[[ WORKING DATA, beginning ]]

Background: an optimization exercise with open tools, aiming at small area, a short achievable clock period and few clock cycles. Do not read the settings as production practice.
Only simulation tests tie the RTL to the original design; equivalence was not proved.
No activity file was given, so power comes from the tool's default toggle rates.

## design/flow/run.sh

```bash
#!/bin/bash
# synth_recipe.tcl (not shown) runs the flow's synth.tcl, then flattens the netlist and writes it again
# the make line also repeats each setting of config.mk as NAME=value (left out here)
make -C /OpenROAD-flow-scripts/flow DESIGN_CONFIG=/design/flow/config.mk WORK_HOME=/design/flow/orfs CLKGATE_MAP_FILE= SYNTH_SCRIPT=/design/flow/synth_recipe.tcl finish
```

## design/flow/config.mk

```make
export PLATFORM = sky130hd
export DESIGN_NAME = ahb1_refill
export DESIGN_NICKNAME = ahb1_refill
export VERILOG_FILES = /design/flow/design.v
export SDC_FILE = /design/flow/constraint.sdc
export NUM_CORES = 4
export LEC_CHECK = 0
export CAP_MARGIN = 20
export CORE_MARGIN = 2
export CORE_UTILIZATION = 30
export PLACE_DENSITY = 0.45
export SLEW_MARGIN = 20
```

[[ WORKING DATA, end ]]
[[ WORKING DATA, beginning ]]

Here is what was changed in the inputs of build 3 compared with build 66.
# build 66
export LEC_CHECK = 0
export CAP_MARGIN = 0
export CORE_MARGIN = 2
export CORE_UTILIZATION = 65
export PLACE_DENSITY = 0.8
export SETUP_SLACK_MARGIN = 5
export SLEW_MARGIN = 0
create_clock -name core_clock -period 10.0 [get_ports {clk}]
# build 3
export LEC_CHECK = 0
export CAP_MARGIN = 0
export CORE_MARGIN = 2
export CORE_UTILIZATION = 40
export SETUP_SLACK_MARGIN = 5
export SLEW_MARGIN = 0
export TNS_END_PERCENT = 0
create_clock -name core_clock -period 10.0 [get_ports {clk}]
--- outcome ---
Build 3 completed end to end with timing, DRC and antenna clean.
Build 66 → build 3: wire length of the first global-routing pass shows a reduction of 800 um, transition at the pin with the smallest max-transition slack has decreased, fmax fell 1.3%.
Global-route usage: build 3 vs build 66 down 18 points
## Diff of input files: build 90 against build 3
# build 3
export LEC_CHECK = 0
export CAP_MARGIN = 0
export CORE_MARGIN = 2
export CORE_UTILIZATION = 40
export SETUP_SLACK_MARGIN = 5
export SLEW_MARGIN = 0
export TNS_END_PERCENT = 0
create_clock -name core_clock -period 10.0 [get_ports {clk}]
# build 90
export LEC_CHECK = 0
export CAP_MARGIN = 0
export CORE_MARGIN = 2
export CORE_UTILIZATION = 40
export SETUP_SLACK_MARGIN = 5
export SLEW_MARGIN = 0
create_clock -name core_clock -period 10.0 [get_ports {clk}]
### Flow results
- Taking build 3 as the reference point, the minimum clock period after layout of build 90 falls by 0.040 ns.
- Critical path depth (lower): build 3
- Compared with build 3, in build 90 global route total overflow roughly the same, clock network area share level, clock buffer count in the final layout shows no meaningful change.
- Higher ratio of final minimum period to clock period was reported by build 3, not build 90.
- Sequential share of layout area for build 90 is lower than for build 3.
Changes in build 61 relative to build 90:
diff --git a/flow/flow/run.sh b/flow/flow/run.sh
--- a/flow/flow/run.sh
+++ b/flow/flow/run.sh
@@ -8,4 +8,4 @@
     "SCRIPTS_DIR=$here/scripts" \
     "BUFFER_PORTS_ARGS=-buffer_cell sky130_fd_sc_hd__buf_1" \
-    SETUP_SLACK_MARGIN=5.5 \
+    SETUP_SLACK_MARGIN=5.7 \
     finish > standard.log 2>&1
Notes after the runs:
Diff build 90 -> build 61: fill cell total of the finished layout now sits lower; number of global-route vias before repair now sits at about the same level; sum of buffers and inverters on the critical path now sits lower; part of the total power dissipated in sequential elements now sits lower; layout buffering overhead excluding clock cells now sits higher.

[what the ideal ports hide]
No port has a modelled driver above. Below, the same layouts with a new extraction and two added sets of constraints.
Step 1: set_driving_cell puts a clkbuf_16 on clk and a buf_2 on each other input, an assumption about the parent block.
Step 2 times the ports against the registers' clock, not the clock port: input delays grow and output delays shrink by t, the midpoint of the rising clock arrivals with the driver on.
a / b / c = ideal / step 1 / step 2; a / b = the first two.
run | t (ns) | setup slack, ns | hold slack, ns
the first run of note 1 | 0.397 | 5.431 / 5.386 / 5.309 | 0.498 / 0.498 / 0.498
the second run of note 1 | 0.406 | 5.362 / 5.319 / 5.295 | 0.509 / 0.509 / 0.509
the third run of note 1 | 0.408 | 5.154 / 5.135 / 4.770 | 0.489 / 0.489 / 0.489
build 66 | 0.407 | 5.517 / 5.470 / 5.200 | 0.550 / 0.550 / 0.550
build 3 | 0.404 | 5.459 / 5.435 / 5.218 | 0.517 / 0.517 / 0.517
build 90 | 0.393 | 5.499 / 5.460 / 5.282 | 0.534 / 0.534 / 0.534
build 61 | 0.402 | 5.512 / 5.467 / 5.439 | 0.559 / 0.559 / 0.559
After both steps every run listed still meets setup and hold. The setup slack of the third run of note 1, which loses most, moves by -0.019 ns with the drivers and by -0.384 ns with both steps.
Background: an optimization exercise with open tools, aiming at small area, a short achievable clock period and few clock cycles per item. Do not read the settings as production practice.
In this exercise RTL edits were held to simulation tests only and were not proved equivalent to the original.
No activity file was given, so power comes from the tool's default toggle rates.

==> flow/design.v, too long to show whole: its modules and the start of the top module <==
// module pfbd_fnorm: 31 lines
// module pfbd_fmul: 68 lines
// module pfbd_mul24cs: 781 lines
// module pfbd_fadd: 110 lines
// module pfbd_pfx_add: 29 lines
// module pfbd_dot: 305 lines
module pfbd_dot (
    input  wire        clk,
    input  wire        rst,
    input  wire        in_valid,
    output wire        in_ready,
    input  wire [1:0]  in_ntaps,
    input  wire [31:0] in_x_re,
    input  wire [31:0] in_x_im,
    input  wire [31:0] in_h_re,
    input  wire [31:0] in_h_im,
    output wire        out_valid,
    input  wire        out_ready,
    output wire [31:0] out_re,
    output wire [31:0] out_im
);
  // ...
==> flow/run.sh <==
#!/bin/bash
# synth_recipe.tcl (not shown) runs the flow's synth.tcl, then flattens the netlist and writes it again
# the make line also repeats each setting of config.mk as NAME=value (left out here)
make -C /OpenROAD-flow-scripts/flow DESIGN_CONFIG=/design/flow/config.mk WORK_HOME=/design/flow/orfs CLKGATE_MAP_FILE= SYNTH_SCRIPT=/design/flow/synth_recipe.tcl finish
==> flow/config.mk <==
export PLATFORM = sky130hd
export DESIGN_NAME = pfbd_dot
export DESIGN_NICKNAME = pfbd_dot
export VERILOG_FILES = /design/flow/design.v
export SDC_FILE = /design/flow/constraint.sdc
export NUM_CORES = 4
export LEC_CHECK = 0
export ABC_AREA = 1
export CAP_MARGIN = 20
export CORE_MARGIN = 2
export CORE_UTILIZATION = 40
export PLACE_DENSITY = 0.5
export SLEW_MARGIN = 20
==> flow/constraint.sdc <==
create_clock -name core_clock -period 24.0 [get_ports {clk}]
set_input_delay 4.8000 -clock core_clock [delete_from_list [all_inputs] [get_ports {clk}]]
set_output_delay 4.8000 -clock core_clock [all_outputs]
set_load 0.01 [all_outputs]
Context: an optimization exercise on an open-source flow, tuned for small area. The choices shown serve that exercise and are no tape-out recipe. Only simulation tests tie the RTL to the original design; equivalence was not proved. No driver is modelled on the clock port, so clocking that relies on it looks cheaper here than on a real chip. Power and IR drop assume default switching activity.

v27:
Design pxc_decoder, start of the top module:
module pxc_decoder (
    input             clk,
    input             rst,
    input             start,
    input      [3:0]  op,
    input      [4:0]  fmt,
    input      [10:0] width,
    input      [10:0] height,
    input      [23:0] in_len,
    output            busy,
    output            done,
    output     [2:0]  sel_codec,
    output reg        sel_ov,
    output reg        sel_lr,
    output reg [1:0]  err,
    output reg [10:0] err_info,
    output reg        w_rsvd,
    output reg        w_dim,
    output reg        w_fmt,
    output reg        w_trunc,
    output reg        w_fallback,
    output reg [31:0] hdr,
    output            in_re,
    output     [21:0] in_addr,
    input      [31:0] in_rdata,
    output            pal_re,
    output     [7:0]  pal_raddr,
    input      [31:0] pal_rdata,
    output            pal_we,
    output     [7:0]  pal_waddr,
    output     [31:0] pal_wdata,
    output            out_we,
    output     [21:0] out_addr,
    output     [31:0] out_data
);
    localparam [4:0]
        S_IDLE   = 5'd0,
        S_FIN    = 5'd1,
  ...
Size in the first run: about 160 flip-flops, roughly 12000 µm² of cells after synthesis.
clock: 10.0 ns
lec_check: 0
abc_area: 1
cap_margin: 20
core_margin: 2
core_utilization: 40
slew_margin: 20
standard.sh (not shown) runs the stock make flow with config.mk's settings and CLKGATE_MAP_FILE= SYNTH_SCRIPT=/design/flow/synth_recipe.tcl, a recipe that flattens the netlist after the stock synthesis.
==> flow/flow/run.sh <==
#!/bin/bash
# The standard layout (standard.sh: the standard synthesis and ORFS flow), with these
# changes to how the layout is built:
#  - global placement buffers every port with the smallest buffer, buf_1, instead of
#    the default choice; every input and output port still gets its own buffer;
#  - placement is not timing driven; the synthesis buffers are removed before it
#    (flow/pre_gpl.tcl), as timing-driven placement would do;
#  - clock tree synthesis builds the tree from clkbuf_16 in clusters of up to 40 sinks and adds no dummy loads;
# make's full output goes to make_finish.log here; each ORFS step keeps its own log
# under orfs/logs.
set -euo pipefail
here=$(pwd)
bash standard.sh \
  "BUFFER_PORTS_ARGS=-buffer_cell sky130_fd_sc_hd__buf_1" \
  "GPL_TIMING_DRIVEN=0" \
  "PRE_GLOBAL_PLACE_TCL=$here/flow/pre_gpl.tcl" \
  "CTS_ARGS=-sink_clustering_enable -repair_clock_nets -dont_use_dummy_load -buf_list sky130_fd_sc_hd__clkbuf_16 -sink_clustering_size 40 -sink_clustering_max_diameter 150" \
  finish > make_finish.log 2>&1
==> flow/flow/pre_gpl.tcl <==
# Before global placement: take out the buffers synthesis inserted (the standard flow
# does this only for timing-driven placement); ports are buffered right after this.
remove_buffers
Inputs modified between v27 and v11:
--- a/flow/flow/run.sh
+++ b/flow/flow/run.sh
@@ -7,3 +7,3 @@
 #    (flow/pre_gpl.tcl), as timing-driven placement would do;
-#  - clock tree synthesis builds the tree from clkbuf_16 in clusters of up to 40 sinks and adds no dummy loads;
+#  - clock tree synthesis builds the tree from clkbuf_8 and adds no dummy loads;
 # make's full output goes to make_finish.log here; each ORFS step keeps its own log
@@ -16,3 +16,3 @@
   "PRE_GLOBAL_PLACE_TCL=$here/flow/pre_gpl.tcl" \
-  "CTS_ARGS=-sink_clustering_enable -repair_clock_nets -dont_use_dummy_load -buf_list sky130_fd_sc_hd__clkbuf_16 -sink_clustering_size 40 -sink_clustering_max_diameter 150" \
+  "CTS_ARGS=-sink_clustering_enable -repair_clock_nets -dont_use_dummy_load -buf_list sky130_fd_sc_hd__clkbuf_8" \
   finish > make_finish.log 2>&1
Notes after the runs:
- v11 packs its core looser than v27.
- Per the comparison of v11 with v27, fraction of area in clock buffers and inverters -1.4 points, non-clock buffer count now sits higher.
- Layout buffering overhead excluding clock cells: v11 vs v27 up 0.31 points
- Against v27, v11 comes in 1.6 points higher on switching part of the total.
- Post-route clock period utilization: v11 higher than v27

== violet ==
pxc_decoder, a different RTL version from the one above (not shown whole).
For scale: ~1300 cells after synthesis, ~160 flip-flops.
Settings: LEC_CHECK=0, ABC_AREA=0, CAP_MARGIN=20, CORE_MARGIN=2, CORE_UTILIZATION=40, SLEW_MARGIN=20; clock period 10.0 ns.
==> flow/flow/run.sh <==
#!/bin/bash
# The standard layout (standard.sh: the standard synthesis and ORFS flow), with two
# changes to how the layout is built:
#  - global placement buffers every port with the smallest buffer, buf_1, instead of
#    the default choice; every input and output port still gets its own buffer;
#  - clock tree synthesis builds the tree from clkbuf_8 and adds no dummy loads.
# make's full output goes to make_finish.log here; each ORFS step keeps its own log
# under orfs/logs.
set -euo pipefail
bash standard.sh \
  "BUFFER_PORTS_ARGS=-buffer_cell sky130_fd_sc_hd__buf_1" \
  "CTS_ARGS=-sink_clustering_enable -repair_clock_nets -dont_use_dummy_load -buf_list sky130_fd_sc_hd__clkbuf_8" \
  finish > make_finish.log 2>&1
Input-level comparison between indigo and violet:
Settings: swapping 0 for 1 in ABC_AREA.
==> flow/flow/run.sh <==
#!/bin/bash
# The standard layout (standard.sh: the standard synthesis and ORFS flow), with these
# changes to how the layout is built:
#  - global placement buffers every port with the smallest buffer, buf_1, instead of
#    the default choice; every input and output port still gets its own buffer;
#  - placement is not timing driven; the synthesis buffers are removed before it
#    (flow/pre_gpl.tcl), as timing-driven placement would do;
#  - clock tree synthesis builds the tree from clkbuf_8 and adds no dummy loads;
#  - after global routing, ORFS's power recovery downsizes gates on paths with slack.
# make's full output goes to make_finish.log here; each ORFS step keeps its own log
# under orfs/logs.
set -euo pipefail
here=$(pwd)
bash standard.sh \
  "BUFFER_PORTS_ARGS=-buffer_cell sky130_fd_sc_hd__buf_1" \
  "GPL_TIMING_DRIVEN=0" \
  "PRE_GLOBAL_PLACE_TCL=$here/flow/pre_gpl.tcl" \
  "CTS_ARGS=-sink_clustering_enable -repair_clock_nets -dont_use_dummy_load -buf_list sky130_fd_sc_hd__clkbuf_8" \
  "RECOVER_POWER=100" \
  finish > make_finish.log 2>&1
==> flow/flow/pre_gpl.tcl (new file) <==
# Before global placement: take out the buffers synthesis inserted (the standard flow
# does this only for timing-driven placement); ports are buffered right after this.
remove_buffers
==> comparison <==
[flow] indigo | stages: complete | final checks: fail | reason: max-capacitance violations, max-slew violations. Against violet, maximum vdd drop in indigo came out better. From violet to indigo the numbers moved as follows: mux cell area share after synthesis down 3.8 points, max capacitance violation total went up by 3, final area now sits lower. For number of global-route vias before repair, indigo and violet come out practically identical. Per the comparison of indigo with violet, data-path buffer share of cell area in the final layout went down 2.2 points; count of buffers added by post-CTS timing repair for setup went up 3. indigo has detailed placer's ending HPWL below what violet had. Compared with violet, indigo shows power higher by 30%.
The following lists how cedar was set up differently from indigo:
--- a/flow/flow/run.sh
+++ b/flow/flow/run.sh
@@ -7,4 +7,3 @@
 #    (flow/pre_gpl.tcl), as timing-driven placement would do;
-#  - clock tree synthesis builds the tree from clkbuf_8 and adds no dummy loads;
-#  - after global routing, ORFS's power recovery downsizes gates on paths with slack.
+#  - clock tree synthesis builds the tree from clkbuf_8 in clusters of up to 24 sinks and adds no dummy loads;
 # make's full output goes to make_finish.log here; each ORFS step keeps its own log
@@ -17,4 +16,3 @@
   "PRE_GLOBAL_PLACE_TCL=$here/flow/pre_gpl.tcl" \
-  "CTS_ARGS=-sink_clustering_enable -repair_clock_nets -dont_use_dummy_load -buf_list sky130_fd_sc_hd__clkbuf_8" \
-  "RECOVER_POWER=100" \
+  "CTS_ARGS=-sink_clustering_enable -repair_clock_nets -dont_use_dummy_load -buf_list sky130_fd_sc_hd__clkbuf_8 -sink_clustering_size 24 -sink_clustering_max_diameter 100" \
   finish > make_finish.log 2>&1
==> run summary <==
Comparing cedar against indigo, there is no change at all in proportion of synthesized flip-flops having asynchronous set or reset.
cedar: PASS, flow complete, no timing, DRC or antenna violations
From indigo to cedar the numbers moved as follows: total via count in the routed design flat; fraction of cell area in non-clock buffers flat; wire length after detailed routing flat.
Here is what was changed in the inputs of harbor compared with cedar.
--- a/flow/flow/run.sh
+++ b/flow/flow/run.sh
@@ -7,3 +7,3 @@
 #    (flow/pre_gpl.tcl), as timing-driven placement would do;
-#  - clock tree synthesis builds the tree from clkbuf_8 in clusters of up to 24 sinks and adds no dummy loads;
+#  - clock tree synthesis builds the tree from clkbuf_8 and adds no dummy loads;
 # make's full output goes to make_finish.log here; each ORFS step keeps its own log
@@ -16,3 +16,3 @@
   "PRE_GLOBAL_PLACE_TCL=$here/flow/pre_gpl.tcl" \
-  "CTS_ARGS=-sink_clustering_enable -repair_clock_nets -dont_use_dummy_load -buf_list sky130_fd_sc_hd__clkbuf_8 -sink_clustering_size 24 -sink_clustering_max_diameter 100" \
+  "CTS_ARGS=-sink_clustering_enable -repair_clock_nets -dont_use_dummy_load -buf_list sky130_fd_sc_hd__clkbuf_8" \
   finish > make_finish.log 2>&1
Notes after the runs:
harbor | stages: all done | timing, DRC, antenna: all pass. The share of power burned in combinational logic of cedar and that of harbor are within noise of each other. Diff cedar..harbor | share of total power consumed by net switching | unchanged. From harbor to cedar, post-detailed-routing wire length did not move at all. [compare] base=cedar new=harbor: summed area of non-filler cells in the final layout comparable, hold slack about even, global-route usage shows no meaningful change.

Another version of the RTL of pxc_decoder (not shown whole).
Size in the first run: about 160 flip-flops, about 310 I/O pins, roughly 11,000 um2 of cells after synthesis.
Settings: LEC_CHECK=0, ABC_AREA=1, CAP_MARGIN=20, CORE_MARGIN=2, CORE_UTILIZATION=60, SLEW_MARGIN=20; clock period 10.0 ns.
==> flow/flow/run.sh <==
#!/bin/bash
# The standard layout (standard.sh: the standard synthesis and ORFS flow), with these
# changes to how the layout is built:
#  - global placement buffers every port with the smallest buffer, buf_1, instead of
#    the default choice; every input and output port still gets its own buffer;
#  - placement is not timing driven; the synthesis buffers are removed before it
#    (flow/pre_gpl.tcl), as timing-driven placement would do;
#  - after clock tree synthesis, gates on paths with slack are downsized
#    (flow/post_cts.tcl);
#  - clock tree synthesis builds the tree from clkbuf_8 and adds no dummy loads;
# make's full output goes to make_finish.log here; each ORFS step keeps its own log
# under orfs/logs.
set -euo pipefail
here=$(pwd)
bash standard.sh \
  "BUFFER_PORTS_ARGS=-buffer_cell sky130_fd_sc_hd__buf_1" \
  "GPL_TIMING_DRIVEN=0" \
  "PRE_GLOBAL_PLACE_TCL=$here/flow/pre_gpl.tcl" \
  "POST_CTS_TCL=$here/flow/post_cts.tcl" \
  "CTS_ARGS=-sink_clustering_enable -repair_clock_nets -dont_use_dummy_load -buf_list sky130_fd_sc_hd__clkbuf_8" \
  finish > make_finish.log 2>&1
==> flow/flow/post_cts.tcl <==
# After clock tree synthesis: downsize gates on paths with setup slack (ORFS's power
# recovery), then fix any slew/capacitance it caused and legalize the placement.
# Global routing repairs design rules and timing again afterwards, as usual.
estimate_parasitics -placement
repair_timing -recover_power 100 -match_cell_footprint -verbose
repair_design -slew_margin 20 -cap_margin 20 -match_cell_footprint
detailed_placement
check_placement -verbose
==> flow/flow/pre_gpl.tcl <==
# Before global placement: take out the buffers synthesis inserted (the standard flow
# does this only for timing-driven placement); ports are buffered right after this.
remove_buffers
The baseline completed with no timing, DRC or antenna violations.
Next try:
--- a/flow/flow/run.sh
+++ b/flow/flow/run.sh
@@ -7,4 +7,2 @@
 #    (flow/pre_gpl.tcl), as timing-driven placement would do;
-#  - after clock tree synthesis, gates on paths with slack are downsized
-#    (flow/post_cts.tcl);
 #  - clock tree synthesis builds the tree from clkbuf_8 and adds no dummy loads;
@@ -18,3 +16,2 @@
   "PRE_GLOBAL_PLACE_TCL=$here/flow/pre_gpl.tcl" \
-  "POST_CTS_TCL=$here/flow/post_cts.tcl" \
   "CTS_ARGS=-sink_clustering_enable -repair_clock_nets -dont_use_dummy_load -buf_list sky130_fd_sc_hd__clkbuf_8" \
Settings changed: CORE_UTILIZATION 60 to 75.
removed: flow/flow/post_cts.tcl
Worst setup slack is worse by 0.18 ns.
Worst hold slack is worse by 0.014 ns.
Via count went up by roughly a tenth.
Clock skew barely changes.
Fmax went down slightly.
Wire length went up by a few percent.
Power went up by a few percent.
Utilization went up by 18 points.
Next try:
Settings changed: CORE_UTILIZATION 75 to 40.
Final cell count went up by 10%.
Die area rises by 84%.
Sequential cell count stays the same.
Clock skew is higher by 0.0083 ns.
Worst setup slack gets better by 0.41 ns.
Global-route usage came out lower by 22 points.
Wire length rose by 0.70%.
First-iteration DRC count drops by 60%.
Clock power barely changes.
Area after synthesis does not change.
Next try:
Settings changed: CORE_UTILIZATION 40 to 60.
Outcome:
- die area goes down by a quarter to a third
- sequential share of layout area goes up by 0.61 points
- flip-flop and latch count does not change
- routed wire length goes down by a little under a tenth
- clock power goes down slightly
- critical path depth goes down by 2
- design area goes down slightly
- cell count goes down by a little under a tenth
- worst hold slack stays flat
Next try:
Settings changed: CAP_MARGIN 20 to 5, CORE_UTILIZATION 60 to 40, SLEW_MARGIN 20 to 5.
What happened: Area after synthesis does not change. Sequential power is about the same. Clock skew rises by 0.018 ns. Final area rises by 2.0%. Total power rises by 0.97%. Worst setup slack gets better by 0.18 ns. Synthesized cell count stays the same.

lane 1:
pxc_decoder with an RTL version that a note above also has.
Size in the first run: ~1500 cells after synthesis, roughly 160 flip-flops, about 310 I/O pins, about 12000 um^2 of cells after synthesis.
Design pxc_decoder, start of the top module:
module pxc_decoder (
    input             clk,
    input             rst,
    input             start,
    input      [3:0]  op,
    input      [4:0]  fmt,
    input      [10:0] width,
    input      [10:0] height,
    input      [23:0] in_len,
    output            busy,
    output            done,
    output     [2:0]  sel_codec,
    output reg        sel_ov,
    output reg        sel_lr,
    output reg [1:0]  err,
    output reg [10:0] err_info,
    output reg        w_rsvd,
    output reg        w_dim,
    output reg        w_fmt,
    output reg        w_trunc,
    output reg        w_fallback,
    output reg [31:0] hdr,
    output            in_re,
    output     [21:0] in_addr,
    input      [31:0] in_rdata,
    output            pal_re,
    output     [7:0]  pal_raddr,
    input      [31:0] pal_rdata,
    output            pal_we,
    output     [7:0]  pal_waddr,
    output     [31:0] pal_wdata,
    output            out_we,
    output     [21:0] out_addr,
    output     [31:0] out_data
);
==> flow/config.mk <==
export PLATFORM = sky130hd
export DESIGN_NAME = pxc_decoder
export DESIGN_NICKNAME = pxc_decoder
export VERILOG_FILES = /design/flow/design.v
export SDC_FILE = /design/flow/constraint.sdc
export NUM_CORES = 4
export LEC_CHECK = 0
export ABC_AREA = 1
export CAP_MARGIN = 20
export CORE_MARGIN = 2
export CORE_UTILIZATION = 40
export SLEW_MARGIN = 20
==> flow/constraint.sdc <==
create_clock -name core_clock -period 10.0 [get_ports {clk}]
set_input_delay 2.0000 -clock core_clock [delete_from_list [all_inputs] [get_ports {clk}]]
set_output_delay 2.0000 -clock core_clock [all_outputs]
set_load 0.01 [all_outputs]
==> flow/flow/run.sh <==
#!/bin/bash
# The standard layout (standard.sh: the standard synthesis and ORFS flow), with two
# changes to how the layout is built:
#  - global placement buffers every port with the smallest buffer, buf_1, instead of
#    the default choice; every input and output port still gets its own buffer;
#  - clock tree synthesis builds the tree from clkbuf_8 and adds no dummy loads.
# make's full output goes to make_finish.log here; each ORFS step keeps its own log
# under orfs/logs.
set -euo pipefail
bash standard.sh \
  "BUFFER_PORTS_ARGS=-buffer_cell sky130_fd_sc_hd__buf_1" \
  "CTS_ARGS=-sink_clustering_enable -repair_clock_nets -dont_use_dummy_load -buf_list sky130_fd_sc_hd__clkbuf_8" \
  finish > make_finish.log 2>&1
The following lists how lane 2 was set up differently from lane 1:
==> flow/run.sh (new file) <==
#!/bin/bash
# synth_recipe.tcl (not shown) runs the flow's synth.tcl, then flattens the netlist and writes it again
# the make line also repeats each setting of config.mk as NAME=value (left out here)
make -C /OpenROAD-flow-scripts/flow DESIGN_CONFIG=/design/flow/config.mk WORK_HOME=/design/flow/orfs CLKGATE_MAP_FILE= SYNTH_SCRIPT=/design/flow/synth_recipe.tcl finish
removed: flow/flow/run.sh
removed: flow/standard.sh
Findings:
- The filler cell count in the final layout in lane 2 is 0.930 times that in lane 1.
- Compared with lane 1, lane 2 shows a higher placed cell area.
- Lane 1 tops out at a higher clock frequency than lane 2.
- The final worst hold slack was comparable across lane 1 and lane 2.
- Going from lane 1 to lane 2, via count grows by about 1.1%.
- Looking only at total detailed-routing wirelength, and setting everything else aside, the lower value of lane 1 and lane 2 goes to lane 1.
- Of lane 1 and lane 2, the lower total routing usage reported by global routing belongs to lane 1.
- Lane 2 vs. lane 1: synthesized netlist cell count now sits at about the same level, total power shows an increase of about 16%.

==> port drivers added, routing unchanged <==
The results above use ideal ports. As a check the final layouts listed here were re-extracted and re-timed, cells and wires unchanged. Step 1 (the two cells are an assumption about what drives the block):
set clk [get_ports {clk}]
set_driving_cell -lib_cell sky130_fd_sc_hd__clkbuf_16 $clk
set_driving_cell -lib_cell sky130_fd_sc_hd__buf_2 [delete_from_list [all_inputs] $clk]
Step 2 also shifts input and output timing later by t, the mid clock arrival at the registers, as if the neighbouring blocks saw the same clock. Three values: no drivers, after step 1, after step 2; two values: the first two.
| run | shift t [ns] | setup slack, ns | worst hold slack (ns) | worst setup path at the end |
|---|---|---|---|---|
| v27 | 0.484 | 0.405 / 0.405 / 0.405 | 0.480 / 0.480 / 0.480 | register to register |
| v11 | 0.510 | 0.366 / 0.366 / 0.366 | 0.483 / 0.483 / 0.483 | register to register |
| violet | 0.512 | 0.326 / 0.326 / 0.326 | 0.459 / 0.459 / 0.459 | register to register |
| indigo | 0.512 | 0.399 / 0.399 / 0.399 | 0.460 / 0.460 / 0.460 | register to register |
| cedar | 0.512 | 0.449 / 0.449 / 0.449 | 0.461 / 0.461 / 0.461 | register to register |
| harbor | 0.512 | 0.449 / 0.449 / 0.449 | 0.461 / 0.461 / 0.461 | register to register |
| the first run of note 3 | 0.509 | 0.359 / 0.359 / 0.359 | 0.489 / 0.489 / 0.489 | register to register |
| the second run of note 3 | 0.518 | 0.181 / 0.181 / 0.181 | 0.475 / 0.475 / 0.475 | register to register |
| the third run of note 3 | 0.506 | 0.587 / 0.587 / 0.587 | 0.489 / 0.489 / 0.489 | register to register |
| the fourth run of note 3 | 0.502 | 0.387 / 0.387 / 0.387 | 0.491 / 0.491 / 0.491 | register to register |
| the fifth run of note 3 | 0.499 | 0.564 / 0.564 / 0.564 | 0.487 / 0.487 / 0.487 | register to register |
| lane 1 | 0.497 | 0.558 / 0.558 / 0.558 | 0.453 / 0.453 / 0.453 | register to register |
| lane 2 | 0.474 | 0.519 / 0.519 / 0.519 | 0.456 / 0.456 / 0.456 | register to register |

[[ WORKING DATA, end ]]

WHAT NEEDS TO BE DONE | Please copy, exactly and with nothing else, the lines above beginning at the line that has "Here is what was changed in the inputs of build" and ending with the line that has "- Critical path depth (lower): build 3".

EXERCISE RESULT |
Here is what was changed in the inputs of build 3 compared with build 66.
# build 66
export LEC_CHECK = 0
export CAP_MARGIN = 0
export CORE_MARGIN = 2
export CORE_UTILIZATION = 65
export PLACE_DENSITY = 0.8
export SETUP_SLACK_MARGIN = 5
export SLEW_MARGIN = 0
create_clock -name core_clock -period 10.0 [get_ports {clk}]
# build 3
export LEC_CHECK = 0
export CAP_MARGIN = 0
export CORE_MARGIN = 2
export CORE_UTILIZATION = 40
export SETUP_SLACK_MARGIN = 5
export SLEW_MARGIN = 0
export TNS_END_PERCENT = 0
create_clock -name core_clock -period 10.0 [get_ports {clk}]
--- outcome ---
Build 3 completed end to end with timing, DRC and antenna clean.
Build 66 → build 3: wire length of the first global-routing pass shows a reduction of 800 um, transition at the pin with the smallest max-transition slack has decreased, fmax fell 1.3%.
Global-route usage: build 3 vs build 66 down 18 points
## Diff of input files: build 90 against build 3
# build 3
export LEC_CHECK = 0
export CAP_MARGIN = 0
export CORE_MARGIN = 2
export CORE_UTILIZATION = 40
export SETUP_SLACK_MARGIN = 5
export SLEW_MARGIN = 0
export TNS_END_PERCENT = 0
create_clock -name core_clock -period 10.0 [get_ports {clk}]
# build 90
export LEC_CHECK = 0
export CAP_MARGIN = 0
export CORE_MARGIN = 2
export CORE_UTILIZATION = 40
export SETUP_SLACK_MARGIN = 5
export SLEW_MARGIN = 0
create_clock -name core_clock -period 10.0 [get_ports {clk}]
### Flow results
- Taking build 3 as the reference point, the minimum clock period after layout of build 90 falls by 0.040 ns.
- Critical path depth (lower): build 3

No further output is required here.